Dr. Pim Teunissen
Topic: Scanning the landscape of research on practice-based learning in medicine
Date: Wednesday, October 16, 2013
Time: 12:00pm to 1:30pm (Lunch will be served at DHCC)
Locations:
- Diamond Health Care Centre 2267
- IRC 305
- MSB 107
- KGH 237
- NHSC 9-374
- Surrey Central City (Manning Room)
Abstract
Why is it so difficult to change a system that prides itself on its lifelong learning attitude? In this presentation, I discuss a view on learning in the health professions that links individual change to organizational stability. Understanding learning starts with recognizing that the health system’s primary purpose is to provide healthcare, not education. Still, to be able to maintain and further improve the quality of care, new health professionals are trained in practice and those with experience have to keep learning from their practice.

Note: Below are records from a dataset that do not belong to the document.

--- src/bar_pkg.sv ---
// Constants, register map and types for the pixel array readout sequencer
// Overview of operation
// - Rows are reset then read; exposure is the reset-to-read row lead
// - Every pixel sample and stream word carries a 10-bit value
// - Shielded pixel samples feed the offset correction path and black level
// - Control and status registers are 16 bits wide, host configures readout
// - Row and column counters cover 1688 columns by 1256 rows
// - Columns 0 to 51 and first and last 20 rows are black
// - The last four columns are black and never in the image
// - Default window is 1600 by 1200 starting at row 28, column 60
// - Boundary option widens the window by four pixels on every side
// - Each mirrored direction shifts the read region by one pixel
// - Even rows carry green and red, odd rows blue and green
// - Even columns carry green and blue, odd columns red and green
// - Mirrored readout keeps the output colour sequence unchanged
// - Rows are read one at a time; full readout starts at column 52, row 20
// - Horizontal and vertical blanking lengths are set by the host
// - Line valid is high only for image samples, low in blanking
// - One pixel sample is produced per clock cycle
package bar_pkg;
  localparam int PIX_W      = 10;
  localparam int REG_W      = 16;
  localparam int CNT_W      = 17;
  localparam int ADDR_W     = 11;
  localparam int FIFO_DEPTH = 4;
  localparam int WORD_W     = PIX_W + 4;
  localparam int BLK_SHIFT  = 6;

  localparam logic [CNT_W-1:0] COLS        = 17'h00698;
  localparam logic [CNT_W-1:0] ROWS        = 17'h004e8;
  localparam logic [CNT_W-1:0] BLACK_LEFT  = 17'h00034;
  localparam logic [CNT_W-1:0] BLACK_RIGHT = 17'h00004;
  localparam logic [CNT_W-1:0] BLACK_ROWS  = 17'h00014;
  localparam logic [CNT_W-1:0] WIN_COL     = 17'h0003c;
  localparam logic [CNT_W-1:0] WIN_ROW     = 17'h0001c;
  localparam logic [CNT_W-1:0] WIN_W       = 17'h00640;
  localparam logic [CNT_W-1:0] WIN_H       = 17'h004b0;
  localparam logic [CNT_W-1:0] BOUNDARY    = 17'h00004;
  localparam logic [CNT_W-1:0] FIRST_COL   = 17'h00034;
  localparam logic [CNT_W-1:0] FIRST_ROW   = 17'h00014;
  localparam logic [CNT_W-1:0] BLACK_RCOL  = COLS - BLACK_RIGHT;
  localparam logic [CNT_W-1:0] BLACK_BROW  = ROWS - BLACK_ROWS;
  localparam logic [CNT_W-1:0] FULL_W      = COLS - BLACK_LEFT - BLACK_RIGHT;
  localparam logic [CNT_W-1:0] FULL_H      = ROWS - BLACK_ROWS - BLACK_ROWS;

  localparam logic [7:0] OFF_CTRL     = 8'h00;
  localparam logic [7:0] OFF_HBLANK   = 8'h04;
  localparam logic [7:0] OFF_VBLANK   = 8'h08;
  localparam logic [7:0] OFF_EXPOSURE = 8'h0c;
  localparam logic [7:0] OFF_STATUS   = 8'h10;
  localparam logic [7:0] OFF_BLACK    = 8'h14;
  localparam logic [7:0] OFF_FRAMES   = 8'h18;

  localparam int CTRL_RUN      = 0;
  localparam int CTRL_MIR_ROW  = 1;
  localparam int CTRL_MIR_COL  = 2;
  localparam int CTRL_BOUNDARY = 3;
  localparam int CTRL_FULL     = 4;

  localparam logic [REG_W-1:0] RST_CTRL     = 16'h0001;
  localparam logic [REG_W-1:0] RST_HBLANK   = 16'h0040;
  localparam logic [REG_W-1:0] RST_VBLANK   = 16'h0008;
  localparam logic [REG_W-1:0] RST_EXPOSURE = 16'h0100;

  typedef enum logic [1:0] {
    GREEN_RED_ROW,
    RED,
    BLUE,
    GREEN_BLUE_ROW
  } bar_color_e;
endpackage

--- src/bar_readout.sv ---
// Pixel array readout sequencer with APB registers and output FIFO
`timescale 1ns/1ps
module bar_readout #(
  parameter int FIFO_DEPTH = bar_pkg::FIFO_DEPTH
) (
  input  wire logic        pclk,
  input  wire logic        presetn,
  input  wire logic        psel,
  input  wire logic        penable,
  input  wire logic        pwrite,
  input  wire logic [7:0]  paddr,
  input  wire logic [31:0] pwdata,
  output logic      [31:0] prdata,
  output logic             pready,
  output logic             pslverr,
  output logic      [10:0] arr_row,
  output logic      [10:0] arr_col,
  output logic             arr_read,
  output logic      [10:0] arr_reset_row,
  output logic             arr_reset_stb,
  input  wire logic [9:0]  adc_data,
  output logic      [9:0]  blk_data,
  output logic             blk_valid,
  output logic      [9:0]  pix_data,
  output logic      [1:0]  pix_color,
  output logic             line_valid,
  output logic             frame_valid,
  output logic             pix_valid,
  input  wire logic        pix_ready
);
  localparam int CW = bar_pkg::CNT_W;
  localparam int AW = bar_pkg::ADDR_W;
  localparam int PW = bar_pkg::PIX_W;
  localparam int WW = bar_pkg::WORD_W;

  logic [15:0]   ctrl;
  logic [15:0]   hblank;
  logic [15:0]   vblank;
  logic [15:0]   exposure;
  logic [15:0]   frames;
  logic [PW-1:0] blk_level;
  logic [CW-1:0] ws_c;
  logic [CW-1:0] ww_c;
  logic [CW-1:0] ws_r;
  logic [CW-1:0] ww_r;
  logic          mir_c;
  logic          mir_r;
  logic [CW-1:0] next_ws_c;
  logic [CW-1:0] next_ww_c;
  logic [CW-1:0] next_ws_r;
  logic [CW-1:0] next_ww_r;
  logic [CW-1:0] col_cnt;
  logic [CW-1:0] row_cnt;
  logic [CW-1:0] col_last;
  logic [CW-1:0] row_last;
  logic [CW-1:0] frame_rows;
  logic [CW-1:0] phys_col;
  logic [CW-1:0] phys_row;
  logic [CW:0]   rst_sum;
  logic [CW-1:0] rst_tgt;
  logic [CW-1:0] rst_phys;
  logic          col_wrap;
  logic          row_wrap;
  logic          run;
  logic          step;
  logic          frame_start;
  logic          in_cols;
  logic          in_rows;
  logic          in_win_c;
  logic          in_win_r;
  logic          lv_pos;
  logic          is_black;
  bar_pkg::bar_color_e color;
  logic          f_in_ready;
  logic [WW-1:0] f_in_data;
  logic          f_out_valid;
  logic [WW-1:0] f_out_data;
  logic [PW+1:0] blk_diff;
  logic [PW+1:0] blk_step;
  logic [15:0]   rd16;
  logic          addr_ok;
  logic          addr_rw;

  // Mirrored index inside the window; the window keeps its normal start parity
  function automatic logic [CW-1:0] phys_map(input logic [CW-1:0] sc,
                                            input logic [CW-1:0] ws,
                                            input logic [CW-1:0] w,
                                            input logic          mir);
    if (mir && sc >= ws && sc < ws + w) begin
      phys_map = (ws << 1) + w - sc;
    end else begin
      phys_map = sc;
    end
  endfunction

  assign run         = ctrl[bar_pkg::CTRL_RUN];
  assign step        = run && f_in_ready;
  assign col_last    = bar_pkg::COLS - 17'h00001 + CW'(hblank);
  assign row_last    = bar_pkg::ROWS - 17'h00001 + CW'(vblank);
  assign frame_rows  = bar_pkg::ROWS + CW'(vblank);
  assign frame_start = !run || (col_wrap && row_wrap);

  bar_wrap_counter #(.W(CW)) u_col (
    .pclk    (pclk),
    .presetn (presetn),
    .clr     (!run),
    .en      (step),
    .last    (col_last),
    .count   (col_cnt),
    .wrap    (col_wrap)
  );

  // Rows advance only after a whole line; one row is read at a time
  bar_wrap_counter #(.W(CW)) u_row (
    .pclk    (pclk),
    .presetn (presetn),
    .clr     (!run),
    .en      (col_wrap),
    .last    (row_last),
    .count   (row_cnt),
    .wrap    (row_wrap)
  );

  // Window geometry; full readout ignores mirroring so it never touches black columns
  always_comb begin
    next_ws_c = bar_pkg::WIN_COL;
    next_ww_c = bar_pkg::WIN_W;
    next_ws_r = bar_pkg::WIN_ROW;
    next_ww_r = bar_pkg::WIN_H;
    if (ctrl[bar_pkg::CTRL_FULL]) begin
      next_ws_c = bar_pkg::FIRST_COL;
      next_ww_c = bar_pkg::FULL_W;
      next_ws_r = bar_pkg::FIRST_ROW;
      next_ww_r = bar_pkg::FULL_H;
    end else if (ctrl[bar_pkg::CTRL_BOUNDARY]) begin
      next_ws_c = bar_pkg::WIN_COL - bar_pkg::BOUNDARY;
      next_ww_c = bar_pkg::WIN_W + bar_pkg::BOUNDARY + bar_pkg::BOUNDARY;
      next_ws_r = bar_pkg::WIN_ROW - bar_pkg::BOUNDARY;
      next_ww_r = bar_pkg::WIN_H + bar_pkg::BOUNDARY + bar_pkg::BOUNDARY;
    end
  end

  // Geometry is taken only at frame start so a frame is never torn
  always_ff @(posedge pclk or negedge presetn) begin
    if (!presetn) begin
      ws_c  <= bar_pkg::WIN_COL;
      ww_c  <= bar_pkg::WIN_W;
      ws_r  <= bar_pkg::WIN_ROW;
      ww_r  <= bar_pkg::WIN_H;
      mir_c <= 1'b0;
      mir_r <= 1'b0;
    end else if (frame_start) begin
      ws_c  <= next_ws_c;
      ww_c  <= next_ww_c;
      ws_r  <= next_ws_r;
      ww_r  <= next_ww_r;
      mir_c <= ctrl[bar_pkg::CTRL_MIR_COL] && !ctrl[bar_pkg::CTRL_FULL];
      mir_r <= ctrl[bar_pkg::CTRL_MIR_ROW] && !ctrl[bar_pkg::CTRL_FULL];
    end
  end

  assign in_cols  = col_cnt < bar_pkg::COLS;
  assign in_rows  = row_cnt < bar_pkg::ROWS;
  assign in_win_c = col_cnt >= ws_c && col_cnt < ws_c + ww_c;
  assign in_win_r = row_cnt >= ws_r && row_cnt < ws_r + ww_r;
  assign lv_pos   = in_cols && in_rows && in_win_c && in_win_r;
  assign phys_col = phys_map(col_cnt, ws_c, ww_c, mir_c);
  assign phys_row = phys_map(row_cnt, ws_r, ww_r, mir_r);
  assign arr_col  = phys_col[AW-1:0];
  assign arr_row  = phys_row[AW-1:0];
  assign arr_read = step && in_cols && in_rows;

  // Colour from physical parity; mirroring keeps an even start, so phase holds
  always_comb begin
    if (!phys_row[0]) begin
      color = phys_col[0] ? bar_pkg::RED : bar_pkg::GREEN_RED_ROW;
    end else begin
      color = phys_col[0] ? bar_pkg::GREEN_BLUE_ROW : bar_pkg::BLUE;
    end
  end

  // Blanking words carry zero data so the host cannot mistake them for pixels
  assign f_in_data = {in_win_r, lv_pos, color, lv_pos ? adc_data : 10'h000};

  bar_fifo #(.WIDTH(WW), .DEPTH(FIFO_DEPTH)) u_fifo (
    .pclk      (pclk),
    .presetn   (presetn),
    .in_valid  (run),
    .in_ready  (f_in_ready),
    .in_data   (f_in_data),
    .out_valid (f_out_valid),
    .out_ready (pix_ready),
    .out_data  (f_out_data)
  );

  assign pix_valid   = f_out_valid;
  assign frame_valid = f_out_valid && f_out_data[WW-1];
  assign line_valid  = f_out_valid && f_out_data[WW-2];
  assign pix_color   = f_out_data[PW+1:PW];
  assign pix_data    = f_out_data[PW-1:0];

  assign is_black = in_cols && in_rows &&
                    (col_cnt < bar_pkg::BLACK_LEFT || col_cnt >= bar_pkg::BLACK_RCOL ||
                     row_cnt < bar_pkg::BLACK_ROWS || row_cnt >= bar_pkg::BLACK_BROW);

  always_ff @(posedge pclk or negedge presetn) begin
    if (!presetn) begin
      blk_valid <= 1'b0;
      blk_data  <= 10'h000;
    end else begin
      blk_valid <= step && is_black;
      blk_data  <= adc_data;
    end
  end

  // Running black estimate; slow filter trades settling time for low noise
  assign blk_diff = {2'h0, adc_data} - {2'h0, blk_level};
  assign blk_step = $signed(blk_diff) >>> bar_pkg::BLK_SHIFT;

  always_ff @(posedge pclk or negedge presetn) begin
    if (!presetn) begin
      blk_level <= 10'h000;
    end else if (step && is_black) begin
      blk_level <= PW'({2'h0, blk_level} + blk_step);
    end
  end

  // Row reset leads the read row by the exposure count, wrapping over the frame
  assign rst_sum  = {1'b0, row_cnt} + (CW + 1)'(exposure);
  assign rst_tgt  = (rst_sum >= {1'b0, frame_rows}) ? CW'(rst_sum - {1'b0, frame_rows})
                                                     : rst_sum[CW-1:0];
  assign rst_phys = phys_map(rst_tgt, ws_r, ww_r, mir_r);

  always_ff @(posedge pclk or negedge presetn) begin
    if (!presetn) begin
      arr_reset_stb <= 1'b0;
      arr_reset_row <= 11'h000;
    end else begin
      arr_reset_stb <= step && col_cnt == '0 && rst_tgt < bar_pkg::ROWS;
      arr_reset_row <= rst_phys[AW-1:0];
    end
  end

  always_ff @(posedge pclk or negedge presetn) begin
    if (!presetn) begin
      frames <= 16'h0000;
    end else if (col_wrap && row_wrap) begin
      frames <= frames + 16'h0001;
    end
  end

  // APB slave: read data latched in setup, zero wait states
  assign pready  = 1'b1;
  assign addr_rw = paddr == bar_pkg::OFF_CTRL || paddr == bar_pkg::OFF_HBLANK ||
                   paddr == bar_pkg::OFF_VBLANK || paddr == bar_pkg::OFF_EXPOSURE;
  assign addr_ok = addr_rw || paddr == bar_pkg::OFF_STATUS ||
                   paddr == bar_pkg::OFF_BLACK || paddr == bar_pkg::OFF_FRAMES;

  always_comb begin
    if (paddr == bar_pkg::OFF_CTRL) begin
      rd16 = ctrl;
    end else if (paddr == bar_pkg::OFF_HBLANK) begin
      rd16 = hblank;
    end else if (paddr == bar_pkg::OFF_VBLANK) begin
      rd16 = vblank;
    end else if (paddr == bar_pkg::OFF_EXPOSURE) begin
      rd16 = exposure;
    end else if (paddr == bar_pkg::OFF_STATUS) begin
      rd16 = {in_win_r, run, 3'h0, row_cnt[AW-1:0]};
    end else if (paddr == bar_pkg::OFF_BLACK) begin
      rd16 = {6'h00, blk_level};
    end else if (paddr == bar_pkg::OFF_FRAMES) begin
      rd16 = frames;
    end else begin
      rd16 = 16'h0000;
    end
  end

  always_ff @(posedge pclk or negedge presetn) begin
    if (!presetn) begin
      prdata  <= 32'h00000000;
      pslverr <= 1'b0;
    end else if (psel && !penable) begin
      prdata  <= {16'h0000, rd16};
      pslverr <= !addr_ok;
    end
  end

  always_ff @(posedge pclk or negedge presetn) begin
    if (!presetn) begin
      ctrl     <= bar_pkg::RST_CTRL;
      hblank   <= bar_pkg::RST_HBLANK;
      vblank   <= bar_pkg::RST_VBLANK;
      exposure <= bar_pkg::RST_EXPOSURE;
    end else if (psel && penable && pwrite) begin
      if (paddr == bar_pkg::OFF_CTRL) begin
        ctrl <= {11'h000, pwdata[4:0]};
      end else if (paddr == bar_pkg::OFF_HBLANK) begin
        hblank <= pwdata[15:0];
      end else if (paddr == bar_pkg::OFF_VBLANK) begin
        vblank <= pwdata[15:0];
      end else if (paddr == bar_pkg::OFF_EXPOSURE) begin
        exposure <= pwdata[15:0];
      end
    end
  end
endmodule

--- src/bar_wrap_counter.sv ---
// Wrapping counter with programmable last value
`timescale 1ns/1ps
module bar_wrap_counter #(
  parameter int W = 17
) (
  input  wire logic         pclk,
  input  wire logic         presetn,
  input  wire logic         clr,
  input  wire logic         en,
  input  wire logic [W-1:0] last,
  output logic      [W-1:0] count,
  output logic              wrap
);
  assign wrap = en && (count == last);

  always_ff @(posedge pclk or negedge presetn) begin
    if (!presetn) begin
      count <= '0;
    end else if (clr || wrap) begin
      count <= '0;
    end else if (en) begin
      count <= count + 1'b1;
    end
  end
endmodule

--- src/bar_fifo.sv ---
// Small flip-flop FIFO with valid and ready on both sides
`timescale 1ns/1ps
module bar_fifo #(
  parameter int WIDTH = 14,
  parameter int DEPTH = 4
) (
  input  wire logic             pclk,
  input  wire logic             presetn,
  input  wire logic             in_valid,
  output logic                  in_ready,
  input  wire logic [WIDTH-1:0] in_data,
  output logic                  out_valid,
  input  wire logic             out_ready,
  output logic      [WIDTH-1:0] out_data
);
  localparam int AW = (DEPTH > 1) ? $clog2(DEPTH) : 1;
  localparam logic [AW-1:0] LAST = AW'(DEPTH - 1);
  localparam logic [AW:0]   FULL = (AW + 1)'(DEPTH);

  logic [WIDTH-1:0] mem [DEPTH];
  logic [AW-1:0]    wr_ptr;
  logic [AW-1:0]    rd_ptr;
  logic [AW:0]      fill;
  logic             push;
  logic             pop;

  assign in_ready  = (fill != FULL);
  assign out_valid = (fill != '0);
  assign out_data  = mem[rd_ptr];
  assign push      = in_valid && in_ready;
  assign pop       = out_valid && out_ready;

  always_ff @(posedge pclk) begin
    if (push) begin
      mem[wr_ptr] <= in_data;
    end
  end

  always_ff @(posedge pclk or negedge presetn) begin
    if (!presetn) begin
      wr_ptr <= '0;
      rd_ptr <= '0;
      fill   <= '0;
    end else begin
      if (push) begin
        wr_ptr <= (wr_ptr == LAST) ? '0 : wr_ptr + 1'b1;
      end
      if (pop) begin
        rd_ptr <= (rd_ptr == LAST) ? '0 : rd_ptr + 1'b1;
      end
      if (push && !pop) begin
        fill <= fill + 1'b1;
      end else if (pop && !push) begin
        fill <= fill - 1'b1;
      end
    end
  end
endmodule

--- config.mk ---
export PLATFORM = sky130hd
export DESIGN_NAME = bar_readout
export DESIGN_NICKNAME = d
export VERILOG_FILES = /design/src/bar_pkg.sv /design/src/bar_readout.sv /design/src/bar_wrap_counter.sv /design/src/bar_fifo.sv
export SDC_FILE = /design/constraint.sdc
export NUM_CORES = 1
export LEC_CHECK = 0
export BUFFER_PORTS_ARGS = -buffer_cell sky130_fd_sc_hd__buf_2
export CAP_MARGIN = 20
export CORE_MARGIN = 1.5
export CORE_UTILIZATION = 51
export DETAILED_ROUTE_END_ITERATION = 6
export PLACE_DENSITY = 0.7
export SLEW_MARGIN = 20
export SYNTH_ARGS = -nofsm -noshare
export SYNTH_HDL_FRONTEND = slang
export SYNTH_SLANG_ARGS = --single-unit
--- constraint.sdc ---
create_clock -name pclk -period 7.7 [get_ports pclk]
set_input_delay 1.54 -clock pclk [delete_from_list [all_inputs] [get_ports pclk]]
set_output_delay 1.54 -clock pclk [all_outputs]
set_load 0.05 [all_outputs]
==> results by group <==
Outcome
  • Outcome: finished, final reports clean

Min path
  • Worst hold stages: 1
  • Min-Delay Endpoint: frames[15]$_DFFE_PN0P_
  • Min-delay worst type: register to register
  • Hold_sp: frames[15]$_DFFE_PN0P_

Synth
  • Top_reg_cell synth: dfrtp_1
  • Mapped Area: 15800 um^2
  • Syn Inst Count: 1646
  • Mean Syn Cell Area: 9.57 um^2
  • Post-synth EDFFs: 56
  • Synthesized flop and latch total: 222
  • Post-synthesis sequential area ratio: 37.1%
  • Synth Area in Compound Gates: 13.6%
  • Yosys top cell area share: 25.4%
  • XOR/XNOR Fraction of Synth Area: 8.73%
  • Synthesis Warnings: 0
  • Synth Area in Adders: 9.85%
  • Main combinational cell family by area after synthesis: simple AND/OR/NAND/NOR gates
  • Mux contribution to synthesized area: 9.31%
  • Largest cells by area after synthesis: dfrtp_1 25%, edfxtp_1 11%, ha_1 9.2%
  • Distinct cells, synth: 79
  • Cell taking the most area after synthesis: dfrtp_1
  • Simple-gate share of the synthesized area: 16.4%
  • Share of flip-flops with an asynchronous set or reset: 74.8%

Setup path
  • Worst R2R Path Depth: 25
  • R2R Setup Slk: 660 ps
  • Critical R2R Launch: u_row.count[0]$_DFFE_PN0P_
  • Reg-to-Reg End: arr_reset_row[2]$_DFF_PN0_
  • Setup crit end kind: register
  • Worst endpoint data arrival time: 7460 ps
  • Crit Path Max Fanout: 13
  • Crit path required time: 8120 ps
  • CP max-delay cell: a2111oi_2
  • Setup crit start kind: register
  • Critical Path Most Common Cell: ha_1
  • Worst setup path class: register to register
  • Largest stage delay, worst path: 480 ps

Detailed routing
  • Via count: 12900
  • Detailed Route Iter0 Violations: 1168
  • DRC Markers: 0
  • DR vias/cell: 5.98
  • DR pass1 iterations: 5
  • ANT nets after route: 0
  • Avg WL per Cell: 19.6 um
  • Routed WL: 42.2 mm

Finish
  • P&R area growth vs syn: 11.6%
  • Fillers: 2673
  • Multi-input logic area: 9230 um^2
  • Most frequent cells in the layout: 160 x dfrtp_1, 121 x nand2_1, 116 x ha_1, 116 x buf_2, 111 x xnor2_1
  • Most common cell after layout, fill and taps aside: dfrtp_1
  • Share of layout cells above drive strength 1: 16.1%
  • Antenna diodes: 0
  • Register Area: 5840 um^2
  • Net count, final: 1915

Pwr
  • Pleak: 7.95 nW
  • Pwr dens: 201 nW/um^2
  • Peak supply drop: 0.158 mV

Clock network
  • Root Driver: clkbuf_16
  • Clk buf depth: 3
  • Clock Latency Late Sink: 550 ps
  • Postcts setup bufs: 0
  • # clock sinks: 222
  • CTS clk-pin slew, worst paths: 60 ps
  • H-tree levels: 1
  • Total CTS buffers: 25
  • CTS tree: built

Die
  • Number of core rows: 64
  • Core Area: 30500 um^2
  • Die ar.: 32000 um^2
  • Io pins: 151
  • Effective utilization at floorplan: 51.6%
  • Die W: 179 um
  • Die H: 179 um

STA
  • RSZ-0062 raised after global routing: no
  • Slew headroom: 22.0%
  • Fin crit period: 7040 ps
  • Setup TNS: 0 ps
  • Achievable Freq: 0.142 GHz
  • Endpoints failing setup: 0
  • Fin. Hold Viols: 0
  • Hold slack: 475 ps
  • Slew Viols, Final: 0
  • Clk_skew: 31.9 ps
  • Final period utilization: 91.4%
  • Worst slew pin tran: 1170 ps

Global route
  • First-pass GRT wire length: 66.5 mm
  • Vias in the first global route: 12200
  • Grt ovf: 0
  • Largest net degree at the start of global routing: 88
  • Antenna violations before repair: 0
  • Global Route met3 Usage: 3.44%
  • Met1 Use GR: 36.0%
  • Met2 Usage GRT: 44.7%
  • GRT Total Usage: 26.8%
  • GR peak layer: met2

Placement
  • Gpl congestion: 0.907
  • I/O Buffers: 117
  • Post-DP HPWL: 31.7 mm

Run
  • Max_cap viols: 0
-- sequential cells by signal, summed over array words and instances, names as in the netlist, 2 cells and up --
register / cells
u_fifo.wr_ptr: 2
arr_reset_row: 11
u_col.count: 17
exposure: 16
blk_data: 10
u_row.count: 17
prdata: 16
blk_level: 10
vblank: 16
u_fifo.fill: 3
u_fifo.mem: 56
u_fifo.rd_ptr: 2
ww_c: 2
ctrl: 5
frames: 16
hblank: 16
-- per-stage QoR --
| stage | utilization (%) | area, um^2 | cells | total power, mW | setup WS [ps] |
|---|---|---|---|---|---|
| floorplan | - | 15800 | 1661 | 2.03 | 955 |
| global placement | 54.6 | 16700 | 2107 | 2.21 | 631 |
| detailed placement | 54.6 | 16700 | 2107 | 2.23 | 538 |
| CTS | 57.6 | 17600 | 2152 | 3.56 | 493 |
| global route | 57.7 | 17600 | 2152 | 3.70 | 88.5 |
| finish | 57.7 | 17600 | 2152 | 3.53 | 661 |
-- Yosys cell counts (5+ instances only) --
library cell and number:
nand2b_1 22, nand4_1 25, mux4_2 18, and2_1 30, a211oi_1 9, buf_4 20, xor2_1 46, a22oi_1 6
dfrtp_1 160, or3_1 20, inv_1 91, nor2b_1 23, nand3_1 55, o21ai_0 105, a21oi_1 83, fa_1 5
xnor2_1 111, and3_1 20, edfxtp_1 56, nand3b_1 8, o211ai_1 7, nand2_1 121, nor4b_1 9, mux2i_1 34
dfstp_2 6, a21boi_0 5, clkbuf_1 63, nor3b_1 10, o21bai_1 7, o22ai_1 6, or4_1 6, ha_1 116
a31oi_1 11, o21a_1 17, nor4_1 14, nor3_1 24, mux2_2 62, o31ai_1 6, nor2_1 110, a21o_1 24
-- power by group --
part           total (mW)  internal [mW]  leakage [nW]  switching [mW]
Clock                1.32          0.809         0.442           0.508
Combinational       0.867          0.340          4.79           0.527
Sequential           1.35           1.25          2.71          0.0958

In this presentation, I argue that in medicine, learning and providing healthcare are part of the same process. In trying to understand the different processes, effects, and inherent tensions that lead to learning and performance, three interrelated levels of analysis can be discerned in the literature on practice-based learning in healthcare. The first level is understanding how situations lead to experiences, the second level looks at how strings of experiences combine to form trajectories, and the final level deals with precipitations of activities that lead to social and cultural reifications. Examples of research that explain practice-based learning in light of these three levels will be presented and the implications of this approach to understanding practice-based learning will be discussed.
Biography
Dr. Pim Teunissen studied medicine at Leiden University in the Netherlands. In 2005 he obtained his Medical Doctorate. Next to his medical studies, he followed courses in law, politics, and management at Leiden University. After finishing medical school, he started a research project on workplace learning in medical education. This led to his PhD in February 2009 at VU University in Amsterdam, the Netherlands, where he authored: ‘Unravelling learning by doing. A study of workplace learning in postgraduate medical education.’ In October 2008 he started working as a resident in Obstetrics and Gynaecology at VU University. At the same time, he was also working as a researcher at the School of Health Professions Education (SHE), Maastricht University, where he is now an associate professor. He also holds an associate position at the Department of Learning Environments and Educational Development (LEED), Karolinska Institutet, Sweden. Dr. Pim Teunissen currently collaborates with researchers, PhD students, and clinicians on research projects covering different aspects of practice-based learning in medicine.
Accreditation:
As an organization accredited to sponsor continuing medical education for physicians by the Committee on Accreditation of Canadian Medical Schools (CACMS), the UBC Division of Continuing Professional Development designates this educational program as meeting the accreditation criteria of the College of Family Physicians of Canada for up to 1.5 Mainpro-M1 credits (per session). This program has been reviewed and approved by UBC Division of Continuing Professional Development. Each physician should claim only those credits he/she actually spent in the activity.
Accreditation Statement:
The CHES Research Rounds is a self-approved group learning activity (Section 1) as defined by the Maintenance of Certification program of the Royal College of Physicians and Surgeons of Canada.